§ **Problem description**
Return precisely the opening lines of the listing below, ending with the line that contains "localparam int num_sets".
# # # #
File: src/icache_geom_pkg.sv
`default_nettype none

package icache_geom_pkg;

    localparam int word_bits      = 32;
    localparam int addr_bits      = 30;   // Word address, byte bits dropped
    localparam int offset_bits    = 2;
    localparam int index_bits     = 8;
    localparam int tag_bits       = addr_bits - index_bits - offset_bits;

    localparam int num_sets       = 256;
    localparam int words_per_line = 4;

    // Lowest tag bit, picks the way for index invalidate
    localparam int way_select_bit = offset_bits + index_bits;

    typedef logic [word_bits-1:0]   word_t;
    typedef logic [addr_bits-1:0]   word_addr_t;
    typedef logic [offset_bits-1:0] offset_t;
    typedef logic [index_bits-1:0]  index_t;
    typedef logic [tag_bits-1:0]    tag_t;

    // Field split of a word address: tag | index | offset
    function automatic offset_t addr_offset(word_addr_t addr);
        return addr[offset_bits-1:0];
    endfunction

    function automatic index_t addr_index(word_addr_t addr);
        return addr[offset_bits +: index_bits];
    endfunction

    function automatic tag_t addr_tag(word_addr_t addr);
        return addr[addr_bits-1 -: tag_bits];
    endfunction

endpackage

`default_nettype wire
File: src/icache_lru.sv
`timescale 1ns/1ns
`default_nettype none

module icache_lru
    import icache_geom_pkg::*;
(
    input  logic   clock,
    input  logic   reset,
    input  index_t index,
    input  logic   valid_a,
    input  logic   valid_b,
    input  logic   hit_a,
    input  logic   hit_b,
    input  logic   touch,
    output logic   victim_b
);

    // One bit per set, high when way B goes next
    logic [num_sets-1:0] replace_b;

    // Empty ways are filled first, A before B
    assign victim_b = valid_a && (!valid_b || replace_b[index]);

    always_ff @(posedge clock) begin
        if (reset) begin
            replace_b <= '0;
        end else if (touch) begin
            if (hit_a) begin
                replace_b[index] <= 1'b1;
            end else if (hit_b) begin
                replace_b[index] <= 1'b0;
            end else begin
                replace_b[index] <= !victim_b;   // Miss, the refilled way becomes newest
            end
        end
    end

endmodule

`default_nettype wire

File: config.mk
export PLATFORM = sky130hd
export DESIGN_NAME = icache_lru
export DESIGN_NICKNAME = d
export VERILOG_FILES = /design/src/icache_geom_pkg.sv /design/src/icache_lru.sv
export SDC_FILE = /design/constraint.sdc
export NUM_CORES = 1
export LEC_CHECK = 0
export BUFFER_PORTS_ARGS = -buffer_cell sky130_fd_sc_hd__clkbuf_2
export CAP_MARGIN = 5
export CORE_MARGIN = 5
export CORE_UTILIZATION = 55
export CTS_BUF_LIST = sky130_fd_sc_hd__clkbuf_4
export CTS_CLUSTER_DIAMETER = 100
export DETAILED_ROUTE_END_ITERATION = 10
export PLACE_DENSITY_LB_ADDON = 0.3
export REMOVE_ABC_BUFFERS = 1
export SYNTH_ARGS = -nofsm -noshare
export SYNTH_HDL_FRONTEND = slang
export SYNTH_SLANG_ARGS = --single-unit
File: constraint.sdc
create_clock -name clock -period 3.7 [get_ports clock]
set_clock_uncertainty 0.15 [all_clocks]
set_input_delay 0.74 -clock clock [delete_from_list [all_inputs] [get_ports clock]]
set_output_delay 0.74 -clock clock [all_outputs]
set_load 0.02 [all_outputs]
==> metrics <==
part of the cycle the worst path needs=1.02; worst r2r src=replace_b[183]$_SDFFE_PP0P_; DRT Pass-1 Iters=6; Placed Area=13,200 µm²; Data arrival, critical path=2.87 ns; leakage power=5.19 nW; Synth Instances=1,439; total congestion overflow=0; register bit total from synthesis=256; Req. time, crit path=2.81 ns; hold path startpoint=hit_a; CP endpoint kind=primary output; vias in the first global route=10,500; WHS Path Cells=2; Syn-to-layout area delta=14.1%; Synth area leaders=dfxtp_1 41%, o21ai_0 17%, nor2b_1 13%; Final #Nets=1,505; Final Setup Violations=1; final worst slack=-0.0591 ns; Avg WL per Cell=19.8 µm; registers with the most flip-flops=replace_b (256); final instance area=14,400 µm²; unique cell type count in the Yosys netlist=47; Residual DRC=0; Placer Congestion=0.878; M1 WL=15,800 µm; RR Endpoint=replace_b[159]$_SDFFE_PP0P_; Die Y=161 µm; I/O pin cnt=16; fraction of registers with async set/reset=0; Hold WC Path Type=input pin to flop; final WL=36,200 µm; leading area contributor after synthesis=dfxtp_1; CTS tree=built; failing checks=setup timing; fin crit period=3.76 ns; total die area=26,100 µm²; Initial Util=0.557; final-report max-slew violation count=0; Max Cap Viol=0; Yosys top cell area share=0.407; Core ar.=22,600 µm²; DR iter-0 viols=1,160; antenna violations before repair=2; met2 WL=16,400 µm; root buf cell=clkbuf_4; RSZ-0062 raised after global routing=yes; Setup TNS Final=-0.0591 ns; VDD IR-drop max=0.000284 V; layout cells sized above 1=0.196; vias per cell=6.03; synth warn=0; Layout Utilization=0.636; H-tree depth=3; Tot GR Track Use=0.276; syn_area_per_cell=8.76 µm²; Hold Path End=replace_b[234]$_SDFFE_PP0P_; EDFF count, synth=0; CTS Buf Count=71; Clk Latency, worst-skew pair=0.68 ns; die width=161 µm; achievable frequency=266 MHz; Detail Placement HPWL=22,300 µm; largest net degree at the start of global routing=90; Worst Max-Slew Pin Slew=0.996 ns; fill count=1,857; CTS sink cnt=256; Mapped Area=12,600 µm²; top sig layer=met5; Seq/Total Area, Yosys=0.407; r2r worst-path depth=12; FP Rows=55; Final Total Pwr=0.00573 W; Final Hold Viols=0; total number of vias=11,000; Max Root-Sink Buffers=3; CP Max Fanout=2; slew margin rel.=0.334; Crit Path Category=flop to primary output; Largest Register=replace_b; DR WL met3=2640 µm; cts hold-fix bufs=0; first-pass GRT wire length=57,800 µm; power per cell area=398 nW/µm²; Clock transition at path regs=0.06 ns; post-route antenna net violation count=0; number of port buffers=15; R2R setup slack=0.57 ns; Primary FF master, synth=dfxtp_1; max reg flops=256; outcome=finished with violations; Worst setup SP type=flop
==> per-layer routing <==
layer,GRT usage,vias up
met4,0.130,2
met2,0.425,479
met1,0.375,5180
met3,0.0513,103
li1,-,5231
met5,0,-
==> kinds of logic (layout without fill, tap and decap cells) <==
| logic type | Yosys count | after routing | share of synthesized area |
|---|---|---|---|
| AO/OA/AOI/OAI | 562 | 562 | 0.235 |
| AND/OR/NAND/NOR | 374 | 374 | 0.185 |
| flip-flops | 256 | 256 | 0.407 |
| buffers and inverters | 149 | 247 | 0.0572 |
| multiplexers | 98 | 98 | 0.116 |
| other | 0 | 1 | 0 |
==> cell usage in the layout (no fill, tap or decap), drive strengths merged, types with 3 or more instances in the layout <==
master / netlist / routed
o21ai: 517 / 517
nor2b: 268 / 268
dfxtp: 256 / 256
clkbuf: 109 / 119
buf: 37 / 110
mux2i: 60 / 60
nand3: 43 / 43
mux4: 38 / 38
nand2: 26 / 26
a22oi: 21 / 21
nor2: 15 / 15
clkinv: 0 / 10
a211oi: 6 / 6
inv: 3 / 6
a21oi: 5 / 5
nand4: 3 / 3
a2bb2oi: 3 / 3
and3: 3 / 3
and2: 3 / 3
==> layout make-up <==
type,count,area (µm²),area share
Antenna cell,1,2.50,0.000174
Sequential cell,256,5120,0.356
Timing Repair Buffer,124,1160,0.0803
Multi-Input combinational cell,1034,6860,0.477
Clock inverter,14,78.8,0.00548
Inverter,3,11.3,0.000783
Clock buffer,106,796,0.0553
Tap cell,285,357,0.0248
==> power breakdown <==
part / internal (W) / switching (W) / total (W) / leakage, nW
clock network: 0.00137 / 0.00116 / 0.00253 / 0.530
logic: 0.000157 / 0.000277 / 0.000433 / 2.60
registers: 0.00276 / 0.00000259 / 0.00276 / 2.06
==> worst max-delay path by stage <==
stage	start	end	slack, ns
after floorplan	index[6]	replace_b[52]$_SDFFE_PP0P_	-0.01
after global placement	index[1]	victim_b	-0.38
after detailed placement	index[1]	victim_b	-0.37
after CTS	index[0]	victim_b	-0.05
after global routing	index[0]	victim_b	-0.11
final	replace_b[183]$_SDFFE_PP0P_	victim_b	-0.06
==> synthesized netlist by cell type, types with 2 or more instances <==
library cell	count
a2111oi_0	2
a211oi_1	6
a21oi_1	5
a22oi_1	21
a2bb2oi_1	3
a31oi_1	2
and2_1	2
and3_1	3
buf_2	17
buf_4	5
buf_6	14
clkbuf_1	109
dfxtp_1	256
inv_1	3
mux2i_1	60
mux4_1	3
mux4_2	35
nand2_1	26
nand2b_1	2
nand3_1	33
nand3_4	9
nand4_1	3
nand4b_1	2
nand4bb_1	2
nor2_1	13
nor2_2	2
nor2b_1	268
o21ai_0	423
o21ai_1	86
o21ai_2	7
==> critical path: stages (launching register included) <==
cell	delay (ns)
dfxtp_1	0.31
mux4_2	0.46
a2bb2oi_1	0.15
and3_1	0.23
a2111oi_4	0.38
buf_4	0.19
o311ai_4	0.11
o21a_1	0.22
clkbuf_8	0.16
==> metrics by stage <==
step	hold WS [ns]	worst slack (ns)	std cells
floorplan	0.397	-0.0132	1293
global placement	0.413	-0.385	1695
detailed placement	0.417	-0.367	1695
global route	0.202	-0.109	1823
CTS	0.174	-0.0542	1822
finish	0.193	-0.0591	1823
==> timing repair <==
action | CTS | global route
endpoints found under the setup margin | 1 | 1
pin swaps | 7 | 3
resized for setup | 28 | 8
gates cloned | 3 | 0
setup buffers | 4 | 0
Power figures use the tool's default switching activity.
# # # #
§ **Solution to the problem**
File: src/icache_geom_pkg.sv
`default_nettype none

package icache_geom_pkg;

    localparam int word_bits      = 32;
    localparam int addr_bits      = 30;   // Word address, byte bits dropped
    localparam int offset_bits    = 2;
    localparam int index_bits     = 8;
    localparam int tag_bits       = addr_bits - index_bits - offset_bits;

    localparam int num_sets       = 256;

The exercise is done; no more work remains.